Axis formation in annual killifish: Nodal and β-catenin regulate morphogenesis without Huluwa prepatterning

Article

Abitua, Philip B.; Stump, Laura M.; Aksel, Deniz C.; Schier, Alexander F.

University of Washington; University of Washington Seattle; Harvard University; Harvard University; Harvard University; Massachusetts Institute of Technology (MIT); Broad Institute; Harvard University; Harvard University; University of Basel; University of Washington; University of Washington Seattle

SCIENCE

0036-12032

10.1126/science.ado7604

2024-06-07

1105-1110

Axis formation in fish and amphibians typically begins with a prepattern of maternal gene products. Annual killifish embryogenesis, however, challenges prepatterning models as blastomeres disperse and then aggregate to form the germ layers and body axes. We show that huluwa, a prepatterning factor thought to break symmetry by stabilizing beta-catenin, is truncated and inactive in Nothobranchius furzeri.
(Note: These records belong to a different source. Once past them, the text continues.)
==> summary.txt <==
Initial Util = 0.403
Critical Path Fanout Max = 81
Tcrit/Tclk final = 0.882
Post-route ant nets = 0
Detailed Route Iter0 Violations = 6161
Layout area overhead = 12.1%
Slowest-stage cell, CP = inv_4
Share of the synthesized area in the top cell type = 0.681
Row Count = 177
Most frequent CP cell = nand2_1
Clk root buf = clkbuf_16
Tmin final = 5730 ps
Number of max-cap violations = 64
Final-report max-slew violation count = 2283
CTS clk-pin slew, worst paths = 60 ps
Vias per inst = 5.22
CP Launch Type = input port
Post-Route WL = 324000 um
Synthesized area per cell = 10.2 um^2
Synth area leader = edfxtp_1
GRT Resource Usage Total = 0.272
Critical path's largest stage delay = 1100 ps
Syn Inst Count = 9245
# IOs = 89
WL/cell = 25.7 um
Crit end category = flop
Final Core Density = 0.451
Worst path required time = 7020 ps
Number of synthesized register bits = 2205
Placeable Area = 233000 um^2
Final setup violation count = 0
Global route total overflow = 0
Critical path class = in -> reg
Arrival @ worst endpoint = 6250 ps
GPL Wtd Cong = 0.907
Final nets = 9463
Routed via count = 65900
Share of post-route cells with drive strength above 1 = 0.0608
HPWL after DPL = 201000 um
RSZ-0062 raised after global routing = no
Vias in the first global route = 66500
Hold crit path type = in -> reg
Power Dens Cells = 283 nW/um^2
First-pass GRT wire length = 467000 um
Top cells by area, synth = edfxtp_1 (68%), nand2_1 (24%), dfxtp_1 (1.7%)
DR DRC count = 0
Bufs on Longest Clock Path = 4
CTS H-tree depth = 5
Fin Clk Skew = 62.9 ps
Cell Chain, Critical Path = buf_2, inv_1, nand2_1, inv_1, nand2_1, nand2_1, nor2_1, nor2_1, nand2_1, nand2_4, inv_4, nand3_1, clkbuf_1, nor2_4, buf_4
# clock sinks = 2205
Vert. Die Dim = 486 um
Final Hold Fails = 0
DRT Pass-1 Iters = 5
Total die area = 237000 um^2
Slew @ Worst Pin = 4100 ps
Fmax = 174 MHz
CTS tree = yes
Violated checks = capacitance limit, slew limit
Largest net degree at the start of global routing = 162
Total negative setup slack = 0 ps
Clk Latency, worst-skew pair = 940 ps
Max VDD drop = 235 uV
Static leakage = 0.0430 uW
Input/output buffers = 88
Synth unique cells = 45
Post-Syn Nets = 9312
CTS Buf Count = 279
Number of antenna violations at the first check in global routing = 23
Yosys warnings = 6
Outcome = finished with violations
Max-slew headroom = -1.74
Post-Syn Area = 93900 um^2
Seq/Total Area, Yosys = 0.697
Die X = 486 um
==> src/hw/rtl/cursor_linked_list_engine_macros.svh <==
// cursor_linked_list_engine_macros.svh: assertion macros for the list engine
// used by clle_back; expects clk_i and rst_ni in the including module
`ifndef CURSOR_LINKED_LIST_ENGINE_MACROS_SVH
`define CURSOR_LINKED_LIST_ENGINE_MACROS_SVH

`ifndef SYNTHESIS

`define CLLE_ASSERT(lbl, prop, msg) \
  lbl: assert property (@(posedge clk_i) disable iff (!rst_ni) (prop)) else $error(msg);

`define CLLE_ASSERT_IMPLY(lbl, ante, cons, msg) \
  lbl: assert property (@(posedge clk_i) disable iff (!rst_ni) (ante) |-> (cons)) \
    else $error(msg);

`else

`define CLLE_ASSERT(lbl, prop, msg)

`define CLLE_ASSERT_IMPLY(lbl, ante, cons, msg)

`endif

`endif

==> src/hw/rtl/clle_pkg.sv <==
// clle_pkg: types, codes and defaults shared by the list engine modules
// no dependencies
package clle_pkg;

  localparam int unsigned NODES_DEF      = 16;
  localparam int unsigned DATA_WIDTH_DEF = 32;
  localparam int unsigned CMD_DEPTH      = 2;

  localparam logic [1:0] KIND_INSERT = 2'd0;
  localparam logic [1:0] KIND_APPEND = 2'd1;
  localparam logic [1:0] KIND_DELETE = 2'd2;
  localparam logic [1:0] KIND_READ   = 2'd3;

  localparam logic [1:0] ST_OK       = 2'd0;
  localparam logic [1:0] ST_FULL     = 2'd1;
  localparam logic [1:0] ST_PAST_END = 2'd2;
  localparam logic [1:0] ST_EMPTY    = 2'd3;

  typedef struct packed {
    logic [1:0]  kind;
    logic [4:0]  position;
    logic [31:0] item_in;
  } in_item_t;

  typedef struct packed {
    logic [1:0]  status;
    logic [31:0] item_out;
    logic        last;
  } out_item_t;

  typedef enum logic [1:0] {
    OP_INSERT = 2'd0,
    OP_APPEND = 2'd1,
    OP_DELETE = 2'd2,
    OP_READ   = 2'd3
  } op_e;

  typedef struct packed {
    op_e         op;
    logic [4:0]  position;
    logic [31:0] data;
  } cmd_t;

endpackage

==> src/hw/rtl/clle_front.sv <==
// clle_front: request intake, decode into commands and a short command queue
// depends on clle_pkg
module clle_front import clle_pkg::*; (
  input  logic     clk_i,
  input  logic     rst_ni,
  input  logic     push,
  output logic     full,
  input  in_item_t in_item_i,
  output logic     cmd_valid_o,
  output cmd_t     cmd_o,
  input  logic     cmd_take_i
);

  localparam int unsigned PW = (CMD_DEPTH > 1) ? $clog2(CMD_DEPTH) : 1;
  localparam int unsigned CW = $clog2(CMD_DEPTH + 1);

  cmd_t            queue_q [CMD_DEPTH];
  logic [PW-1:0]   wptr_q, wptr_d;
  logic [PW-1:0]   rptr_q, rptr_d;
  logic [CW-1:0]   count_q, count_d;
  cmd_t            cmd_new;
  logic            do_push, do_pop;

  always_comb begin
    cmd_new.position = in_item_i.position;
    cmd_new.data     = in_item_i.item_in;
    unique case (in_item_i.kind)
      KIND_INSERT: cmd_new.op = OP_INSERT;
      KIND_APPEND: cmd_new.op = OP_APPEND;
      KIND_DELETE: cmd_new.op = OP_DELETE;
      KIND_READ:   cmd_new.op = OP_READ;
      default:     cmd_new.op = OP_READ;
    endcase
  end

  assign full        = (count_q == CW'(CMD_DEPTH));
  assign cmd_valid_o = (count_q != '0);
  assign cmd_o       = queue_q[rptr_q];
  assign do_push     = push && !full;
  assign do_pop      = cmd_take_i && cmd_valid_o;

  always_comb begin
    wptr_d  = wptr_q;
    rptr_d  = rptr_q;
    count_d = count_q;
    if (do_push) begin
      wptr_d = (wptr_q == PW'(CMD_DEPTH - 1)) ? '0 : wptr_q + 1'b1;
    end
    if (do_pop) begin
      rptr_d = (rptr_q == PW'(CMD_DEPTH - 1)) ? '0 : rptr_q + 1'b1;
    end
    if (do_push && !do_pop) begin
      count_d = count_q + 1'b1;
    end else if (do_pop && !do_push) begin
      count_d = count_q - 1'b1;
    end
  end

  always_ff @(posedge clk_i or negedge rst_ni) begin
    if (!rst_ni) begin
      wptr_q  <= '0;
      rptr_q  <= '0;
      count_q <= '0;
    end else begin
      wptr_q  <= wptr_d;
      rptr_q  <= rptr_d;
      count_q <= count_d;
    end
  end

  always_ff @(posedge clk_i) begin
    if (do_push) begin
      queue_q[wptr_q] <= cmd_new;
    end
  end

endmodule

==> src/hw/rtl/clle_back.sv <==
// clle_back: command execution over the node pool, link and payload memories
// depends on clle_pkg and cursor_linked_list_engine_macros.svh
`include "cursor_linked_list_engine_macros.svh"

module clle_back import clle_pkg::*; #(
  parameter int unsigned NODES      = NODES_DEF,
  parameter int unsigned DATA_WIDTH = DATA_WIDTH_DEF
) (
  input  logic      clk_i,
  input  logic      rst_ni,
  input  logic      cmd_valid_i,
  input  cmd_t      cmd_i,
  output logic      cmd_take_o,
  output logic      empty,
  input  logic      pop,
  output out_item_t out_item_o
);

  localparam int unsigned IW   = (NODES > 1) ? $clog2(NODES) : 1;
  localparam int unsigned LW   = $clog2(NODES + 1);
  localparam int unsigned CMPW = (LW > 5) ? LW : 5;
  localparam logic [LW-1:0] NULL_IDX = LW'(NODES);
  localparam logic [LW-1:0] LAST_CNT = LW'(NODES - 1);

  typedef enum logic [8:0] {
    S_IDLE = 9'b000000001,
    S_DISP = 9'b000000010,
    S_FREE = 9'b000000100,
    S_STEP = 9'b000001000,
    S_WR1  = 9'b000010000,
    S_WR2  = 9'b000100000,
    S_DEL  = 9'b001000000,
    S_RD   = 9'b010000000,
    S_RESP = 9'b100000000
  } state_e;

  state_e          state_q, state_d;
  cmd_t            cmd_q, cmd_d;
  logic [LW-1:0]   tgt_q, tgt_d;
  logic [LW-1:0]   cnt_q, cnt_d;
  logic [LW-1:0]   cur_q, cur_d;
  logic [LW-1:0]   prev_q, prev_d;
  logic [LW-1:0]   node_q, node_d;
  logic [LW-1:0]   head_q, head_d;
  logic [LW-1:0]   free_q, free_d;
  logic [LW-1:0]   len_q, len_d;
  out_item_t       pend_q, pend_d;
  out_item_t       res_q, res_d;
  logic            res_vld_q, res_vld_d;

  // link memory with per-entry valid bits standing for the reset chain
  logic [LW-1:0]   link_mem [NODES];
  logic [NODES-1:0] link_vld_q;
  logic [LW-1:0]   lrd_raw_q;
  logic [IW-1:0]   lrd_addr_q;
  logic            lrd_vld_q;
  logic [LW-1:0]   link_rd;

  logic [DATA_WIDTH-1:0] pay_mem [NODES];
  logic [DATA_WIDTH-1:0] prd_q;

  logic            rd_en;
  logic [IW-1:0]   rd_addr;
  logic            lwr_en;
  logic [IW-1:0]   lwr_addr;
  logic [LW-1:0]   lwr_data;
  logic            pwr_en;

  logic            out_ready;
  logic            rd_last;
  logic [63:0]     in_ext;
  logic [63:0]     out_ext;

  assign in_ext  = {32'b0, cmd_q.data};
  assign out_ext = 64'(prd_q);
  assign link_rd = lrd_vld_q ? lrd_raw_q :
                   ((lrd_addr_q == '0) ? NULL_IDX : LW'(lrd_addr_q) - 1'b1);

  assign out_ready  = !res_vld_q || pop;
  assign empty      = !res_vld_q;
  assign out_item_o = res_q;
  assign rd_last    = (link_rd >= NULL_IDX) || (cnt_q == LAST_CNT);

  always_comb begin
    state_d    = state_q;
    cmd_d      = cmd_q;
    tgt_d      = tgt_q;
    cnt_d      = cnt_q;
    cur_d      = cur_q;
    prev_d     = prev_q;
    node_d     = node_q;
    head_d     = head_q;
    free_d     = free_q;
    len_d      = len_q;
    pend_d     = pend_q;
    res_d      = res_q;
    res_vld_d  = res_vld_q && !pop;
    cmd_take_o = 1'b0;
    rd_en      = 1'b0;
    rd_addr    = '0;
    lwr_en     = 1'b0;
    lwr_addr   = '0;
    lwr_data   = '0;
    pwr_en     = 1'b0;

    unique case (state_q)
      S_IDLE: begin
        if (cmd_valid_i) begin
          cmd_take_o = 1'b1;
          cmd_d      = cmd_i;
          state_d    = S_DISP;
        end
      end
      S_DISP: begin
        pend_d = '{status: ST_OK, item_out: 32'b0, last: 1'b1};
        unique case (cmd_q.op)
          OP_INSERT, OP_APPEND: begin
            tgt_d  = (cmd_q.op == OP_APPEND) ? len_q : LW'(cmd_q.position);
            cnt_d  = '0;
            cur_d  = head_q;
            prev_d = NULL_IDX;
            node_d = free_q;
            if (cmd_q.op == OP_INSERT && CMPW'(cmd_q.position) > CMPW'(len_q)) begin
              pend_d.status = ST_PAST_END;
              state_d       = S_RESP;
            end else if (free_q >= NULL_IDX) begin
              pend_d.status = ST_FULL;
              state_d       = S_RESP;
            end else begin
              rd_en   = 1'b1;
              rd_addr = free_q[IW-1:0];
              state_d = S_FREE;
            end
          end
          OP_DELETE: begin
            if (head_q >= NULL_IDX) begin
              pend_d.status = ST_EMPTY;
              state_d       = S_RESP;
            end else begin
              rd_en   = 1'b1;
              rd_addr = head_q[IW-1:0];
              state_d = S_DEL;
            end
          end
          OP_READ: begin
            cnt_d = '0;
            if (head_q >= NULL_IDX) begin
              pend_d.status = ST_EMPTY;
              state_d       = S_RESP;
            end else begin
              rd_en   = 1'b1;
              rd_addr = head_q[IW-1:0];
              state_d = S_RD;
            end
          end
          default: state_d = S_IDLE;
        endcase
      end
      S_FREE: begin
        free_d = link_rd;
        if (tgt_q == '0) begin
          state_d = S_WR1;
        end else begin
          rd_en   = 1'b1;
          rd_addr = cur_q[IW-1:0];
          state_d = S_STEP;
        end
      end
      S_STEP: begin
        prev_d = cur_q;
        cur_d  = link_rd;
        cnt_d  = cnt_q + 1'b1;
        if (cnt_q + 1'b1 == tgt_q) begin
          state_d = S_WR1;
        end else begin
          rd_en   = 1'b1;
          rd_addr = link_rd[IW-1:0];
        end
      end
      S_WR1: begin
        lwr_en   = 1'b1;
        lwr_addr = node_q[IW-1:0];
        lwr_data = (cur_q < NULL_IDX) ? cur_q : NULL_IDX;
        pwr_en   = 1'b1;
        state_d  = S_WR2;
      end
      S_WR2: begin
        if (prev_q < NULL_IDX) begin
          lwr_en   = 1'b1;
          lwr_addr = prev_q[IW-1:0];
          lwr_data = node_q;
        end else begin
          head_d = node_q;
        end
        len_d   = len_q + 1'b1;
        state_d = S_RESP;
      end
      S_DEL: begin
        head_d   = link_rd;
        lwr_en   = 1'b1;
        lwr_addr = head_q[IW-1:0];
        lwr_data = free_q;
        free_d   = head_q;
        len_d    = len_q - 1'b1;
        state_d  = S_RESP;
      end
      S_RD: begin
        if (out_ready) begin
          res_vld_d      = 1'b1;
          res_d.status   = ST_OK;
          res_d.item_out = out_ext[31:0];
          res_d.last     = rd_last;
          if (rd_last) begin
            state_d = S_IDLE;
          end else begin
            cnt_d   = cnt_q + 1'b1;
            rd_en   = 1'b1;
            rd_addr = link_rd[IW-1:0];
          end
        end
      end
      S_RESP: begin
        if (out_ready) begin
          res_vld_d = 1'b1;
          res_d     = pend_q;
          state_d   = S_IDLE;
        end
      end
      default: state_d = S_IDLE;
    endcase
  end

  always_ff @(posedge clk_i or negedge rst_ni) begin
    if (!rst_ni) begin
      state_q    <= S_IDLE;
      head_q     <= NULL_IDX;
      free_q     <= LW'(NODES - 1);
      len_q      <= '0;
      res_vld_q  <= 1'b0;
      link_vld_q <= '0;
    end else begin
      state_q   <= state_d;
      head_q    <= head_d;
      free_q    <= free_d;
      len_q     <= len_d;
      res_vld_q <= res_vld_d;
      if (lwr_en) begin
        link_vld_q[lwr_addr] <= 1'b1;
      end
    end
  end

  always_ff @(posedge clk_i) begin
    cmd_q  <= cmd_d;
    tgt_q  <= tgt_d;
    cnt_q  <= cnt_d;
    cur_q  <= cur_d;
    prev_q <= prev_d;
    node_q <= node_d;
    pend_q <= pend_d;
    res_q  <= res_d;
  end

  always_ff @(posedge clk_i) begin
    if (lwr_en) begin
      link_mem[lwr_addr] <= lwr_data;
    end
    if (rd_en) begin
      lrd_raw_q  <= link_mem[rd_addr];
      lrd_addr_q <= rd_addr;
    end
  end

  always_ff @(posedge clk_i or negedge rst_ni) begin
    if (!rst_ni) begin
      lrd_vld_q <= 1'b0;
    end else if (rd_en) begin
      lrd_vld_q <= link_vld_q[rd_addr];
    end
  end

  always_ff @(posedge clk_i) begin
    if (pwr_en) begin
      pay_mem[node_q[IW-1:0]] <= in_ext[DATA_WIDTH-1:0];
    end
    if (rd_en) begin
      prd_q <= pay_mem[rd_addr];
    end
  end

  `CLLE_ASSERT(a_head_len, (head_q >= NULL_IDX) == (len_q == '0), "head and length disagree")
  `CLLE_ASSERT(a_len_bound, len_q <= LW'(NODES), "list longer than the pool")
  `CLLE_ASSERT_IMPLY(a_step_bound, state_q == S_STEP, cnt_q < tgt_q, "walk ran past target")
  `CLLE_ASSERT_IMPLY(a_more_follow, res_vld_q && !res_q.last, state_q == S_RD,
                     "non-final result without a read in progress")

endmodule

==> src/hw/rtl/cursor_linked_list_engine.sv <==
// cursor_linked_list_engine: singly linked list in a fixed node pool
// Requests enter through a queue-style port: a request is taken at a clock edge
// with push high and full low. Kinds: insert at position, append, delete first,
// read all. Results leave through a queue-style port: the oldest result sits on
// out_item_o while empty is low and is taken at an edge with pop high.
// Insert, append and delete give one result; read all gives one per element,
// with last set on the final one (one result, status empty, on an empty list).
// Each request is decoded after it is taken; a refused or empty-list request
// goes straight to its result. Delete reads the head link and returns the node
// to the free list; insert and append take the free head, walk the links to the
// position, then write the new node's link and payload and the previous link or
// the head. Read all shows one element per cycle while the receiver keeps up.
// Requests run one at a time; the walk takes one read of the link memory per link.
// A two-deep request queue lets new requests in while a result waits; a stalled
// receiver holds the execution unit, and full rises once the queue fills.
// Reset (asynchronous, active low) empties the list and chains every node into
// the free list at once; no sweep of the memories is needed.
// depends on clle_pkg, clle_front and clle_back
module cursor_linked_list_engine import clle_pkg::*; #(
  parameter int unsigned NODES      = NODES_DEF,
  parameter int unsigned DATA_WIDTH = DATA_WIDTH_DEF
) (
  input  logic      clk_i,
  input  logic      rst_ni,
  input  logic      push,
  output logic      full,
  input  in_item_t  in_item_i,
  output logic      empty,
  input  logic      pop,
  output out_item_t out_item_o
);

  logic cmd_valid;
  logic cmd_take;
  cmd_t cmd;

  clle_front u_front (
    .clk_i       (clk_i),
    .rst_ni      (rst_ni),
    .push        (push),
    .full        (full),
    .in_item_i   (in_item_i),
    .cmd_valid_o (cmd_valid),
    .cmd_o       (cmd),
    .cmd_take_i  (cmd_take)
  );

  clle_back #(
    .NODES      (NODES),
    .DATA_WIDTH (DATA_WIDTH)
  ) u_back (
    .clk_i       (clk_i),
    .rst_ni      (rst_ni),
    .cmd_valid_i (cmd_valid),
    .cmd_i       (cmd),
    .cmd_take_o  (cmd_take),
    .empty       (empty),
    .pop         (pop),
    .out_item_o  (out_item_o)
  );

endmodule
==> config.mk <==
export PLATFORM = sky130hd
export DESIGN_NAME = cursor_linked_list_engine
export DESIGN_NICKNAME = d
export VERILOG_FILES = /design/src/hw/rtl/clle_pkg.sv /design/src/hw/rtl/clle_front.sv /design/src/hw/rtl/clle_back.sv /design/src/hw/rtl/cursor_linked_list_engine.sv
export VERILOG_INCLUDE_DIRS = /design/src /design/src/hw/rtl
export SDC_FILE = /design/constraint.sdc
export NUM_CORES = 1
export LEC_CHECK = 0
export ABC_AREA = 1
export BUFFER_PORTS_ARGS = -buffer_cell sky130_fd_sc_hd__clkbuf_2
export CELL_PAD_IN_SITES_DETAIL_PLACEMENT = 1
export CELL_PAD_IN_SITES_GLOBAL_PLACEMENT = 1
export CORE_UTILIZATION = 52
export DETAILED_ROUTE_END_ITERATION = 16
export HOLD_SLACK_MARGIN = 0.12
export PLACE_DENSITY = 0.79
export SLEW_MARGIN = 20
export SYNTH_ARGS = -nofsm -noshare
export SYNTH_HDL_FRONTEND = slang
export SYNTH_SLANG_ARGS = --single-unit
==> constraint.sdc <==
create_clock -name clk_i -period 9.1 [get_ports clk_i]
set_input_delay 0.91 -clock clk_i [delete_from_list [all_inputs] [get_ports clk_i]]
set_output_delay 0.91 -clock clk_i [all_outputs]
set_load 0.05 [all_outputs]
==> flow_metrics.env <==
export IMPL_leakage_nw=14.01
export IMPL_crit_buf_inv=3
export IMPL_status="complete, no violations"
export IMPL_seq_area_frac_synth=0.7279
export IMPL_die_area_sq_mm=0.06852
export IMPL_area_growth_pct=11.76
export IMPL_crit_required_ns=9.60
export IMPL_rsz0062_at_grt="false"
export IMPL_start_util=0.5299
export IMPL_cap_violations=0
export IMPL_cp_slowest_stage_delay_ns=0.90
export IMPL_wl_per_cell_um=27.54
export IMPL_setup_tns_ns=0
export IMPL_slowest_stage="buf_4"
export IMPL_path_class="flop to flop"
export IMPL_syn_area_sq_mm=0.03509
export IMPL_path_delay_family="buffers and inverters"
export IMPL_fin_total_pwr_mw=11.41
export IMPL_synth_area_top_cells="edfxtp_1 69%, o211ai_1 4.9%, nand3_1 3.9%, nand2_1 3.4%, or2_2 3.0%"
export IMPL_routed_wl_mm=98.32
export IMPL_dieWidth_um=261.8
export IMPL_grtUsageTotal=0.2905
export IMPL_hpwl_mm=53.95
export IMPL_startpoint_type="flop"
export IMPL_fin_crit_ns=4.971
export IMPL_drtIter0Drc=2186
export IMPL_fin_skew_ns=0.02621
export IMPL_stdcell_area_sq_mm=0.03921
export IMPL_avgSynthCellArea_sq_um=13.71
export IMPL_placed_area_sq_mm=0.03644
export IMPL_cts_inserted_buffers=87
export IMPL_clk_pin_slew_worst_paths_ns=0.06
export IMPL_clk_latency_ns=0.64
export IMPL_cp_max_fo=75
export IMPL_critical_path_cell_chain="ha_1, nand2_1, nor2_1, ha_1, inv_1, nand2_1, nand2_1, nand3_1, nor2_1, nand2_1, nand2_1, nand2_1, nand2_1, nand2_2, inv_4, buf_4, o211ai_1, nand3_1, nand3_1, nand2_1"
export IMPL_fin_cells=3570
export IMPL_rows=94
export IMPL_drc=0
export IMPL_hold_path_class="input port to asynchronous set/reset pin"
export IMPL_ctsHoldBuffers=0
export IMPL_finalNetCount=2690
export IMPL_clk_root_buffer_cell="clkbuf_16"
export IMPL_cts_buffer_depth=3
export IMPL_cts_tree="yes"
export IMPL_coreArea_sq_mm=0.06622
export IMPL_synth_warnings=0
export IMPL_timing_final_ws_setup_ns=4.129
export IMPL_yosysUniqueCellTypes=53
export IMPL_antenna_found_initial=6
export IMPL_clkSinkCount=858
export IMPL_place_port_buffers=79
export IMPL_hold_viol=0
export IMPL_arrival_ns=5.48
export IMPL_routabilityCongestion=0.8799
export IMPL_crit_top_cell="nand2_1"
export IMPL_critPathCaptureType="flop"
export IMPL_dr_pass1_iters=7
export IMPL_yosys_area_top_type="edfxtp_1"
export IMPL_ys_ff_latch=858
export IMPL_maxSlewViolCount=0
export IMPL_worst_slew_pin_slew_ns=1.112
export IMPL_grt_overflow=0
export IMPL_antennaDiodeCount=0
export IMPL_slew_headroom=0.2588
export IMPL_dpl_worst_slack_ns=4.172
export IMPL_dieHeight_um=261.8
export IMPL_grt_pass1_wl_mm=145.9
export IMPL_dp_cells=3409
export IMPL_setup_viol=0
export IMPL_num_vias=22080
export IMPL_grt_max_degree=95
export IMPL_syn_nets=2614
export IMPL_cts_setup_buffers=0
export IMPL_vias_per_cell=6.184
export IMPL_ant_nets=0
export IMPL_netlist_instances=2559
export IMPL_yosysTopAreaCellShare=0.6949
export IMPL_max_clock_freq_ghz=0.2012
export IMPL_grt_pass1_vias=23550
export IMPL_drive_above_1_share=0.2021
export IMPL_htree_levels=3
export IMPL_power_density_mw_per_mm2=290.9
export IMPL_vdd_drop_max_v=0.0001936
export IMPL_timing_final_crit_share=0.5462
export IMPL_ctsResizeCount=0
export IMPL_io_pins=80
[area by class of cell]
cell class                 instances  area [sq um]
tap                              864          1081
clock buffer                     106          2280
timing repair buffer             123         750.7
fill                            6323         27000
clock inverter                    54         478.0
multi-input combinational       1421          8531
inverter                         144         550.5
sequential                       858         25540
[power breakdown]
group / leakage [nW] / internal [mW] / switching [mW]
Sequential: 8.10 / 5.19 / 0.528
Combinational: 4.56 / 0.615 / 1.55
Clock: 1.35 / 2.01 / 1.52
[layout by cell type (no fill, tap or decap), types with 42 or more instances in the layout]
master     count
edfxtp_1     812
clkbuf_16     88
nand3_1      271
or2_1         85
clkbuf_2      79
inv_1        135
or2_2        167
nand2_1      317
nor2_1        93
o211ai_1     227
buf_4         42
o21ai_0       48
[Yosys cell counts (all sizes together)]
| cell type | number |
|---|---|
| edfxtp | 812 |
| o22ai | 4 |
| nor2 | 121 |
| a221o | 1 |
| fa | 1 |
| o2111ai | 1 |
| clkinv | 1 |
| o31ai | 1 |
| nand4 | 8 |
| ha | 11 |
| xor2 | 7 |
| o211ai | 263 |
| inv | 143 |
| nand3b | 1 |
| buf | 73 |
| nor4 | 6 |
| or2 | 260 |
| a221oi | 3 |
| nor3 | 13 |
| clkbuf | 63 |
| o21a | 3 |
| o311ai | 1 |
| a21oi | 12 |
| o21ai | 50 |
| dfstp | 6 |
| a211oi | 1 |
| o221ai | 10 |
| nand3 | 274 |
| nand2 | 323 |
| dfrtp | 40 |
| a31oi | 2 |
| a22oi | 2 |
| mux2 | 39 |
| xnor2 | 2 |
| nor3b | 1 |
[per-layer routing]
metal / track usage / share of wire / vias to the layer above / wire [um]
met1: 0.3858 / 0.40 / 11330 / 39240
li1: - / - / 9525 / -
met2: 0.4870 / 0.49 / 1015 / 48480
met3: 0.04176 / 0.075 / 210 / 7404
met4: 0.1098 / 0.032 / 0 / 3189
met5: 0 / 0 / - / 0
[worst register-to-register path: cells and delay by family (launching register included)]
| kind | cells | cell delay (ns) |
|---|---|---|
| simple gates | 14 | 1.65 |
| flops | 1 | 0.48 |
| fa+ha+maj | 2 | 0.57 |
| compound gates | 1 | 0.25 |
| buf+inv | 3 | 1.89 |
[kinds of logic after synthesis]
group,after synthesis,synth area share
muxes,39,0.01252
and+or+nand+nor,1007,0.1404
adders and majority gates,12,0.004493
xor gates and xnor gates,9,0.002247
buffers and inverters,280,0.03548
DFF,858,0.7279
AOI/OAI and AO/OA,354,0.07695
[state kept, by name, summed over array words and instances (netlist names)]
name,cells
u_back.node_q,5
u_back.link_vld_q,16
u_front.rptr_q,1
u_back.pay_mem,512
u_back.tgt_q,5
u_front.queue_q,78
u_back.head_q,5
u_back.lrd_raw_q,5
u_back.link_mem,80
u_front.count_q,2
u_back.free_q,5
u_back.state_q,9
u_back.len_q,5
u_back.res_vld_q,1
u_back.prev_q,5
u_back.cnt_q,5
u_back.lrd_vld_q,1
u_back.cmd_q,39
u_front.wptr_q,1
u_back.pend_q,2
u_back.out_item_o,35
u_back.prd_q,32
u_back.cur_q,5
u_back.lrd_addr_q,4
Nuclear beta-catenin is not selectively stabilized on one side of the blastula but accumulates in cells forming the aggregate. Blocking beta-catenin activity or Nodal signaling disrupts aggregate formation and germ layer specification. Nodal signaling coordinates cell migration, establishing an early role for this signaling pathway. These results reveal a surprising departure from established mechanisms of axis formation: Huluwa-mediated prepatterning is dispensable, and beta-catenin and Nodal regulate morphogenesis.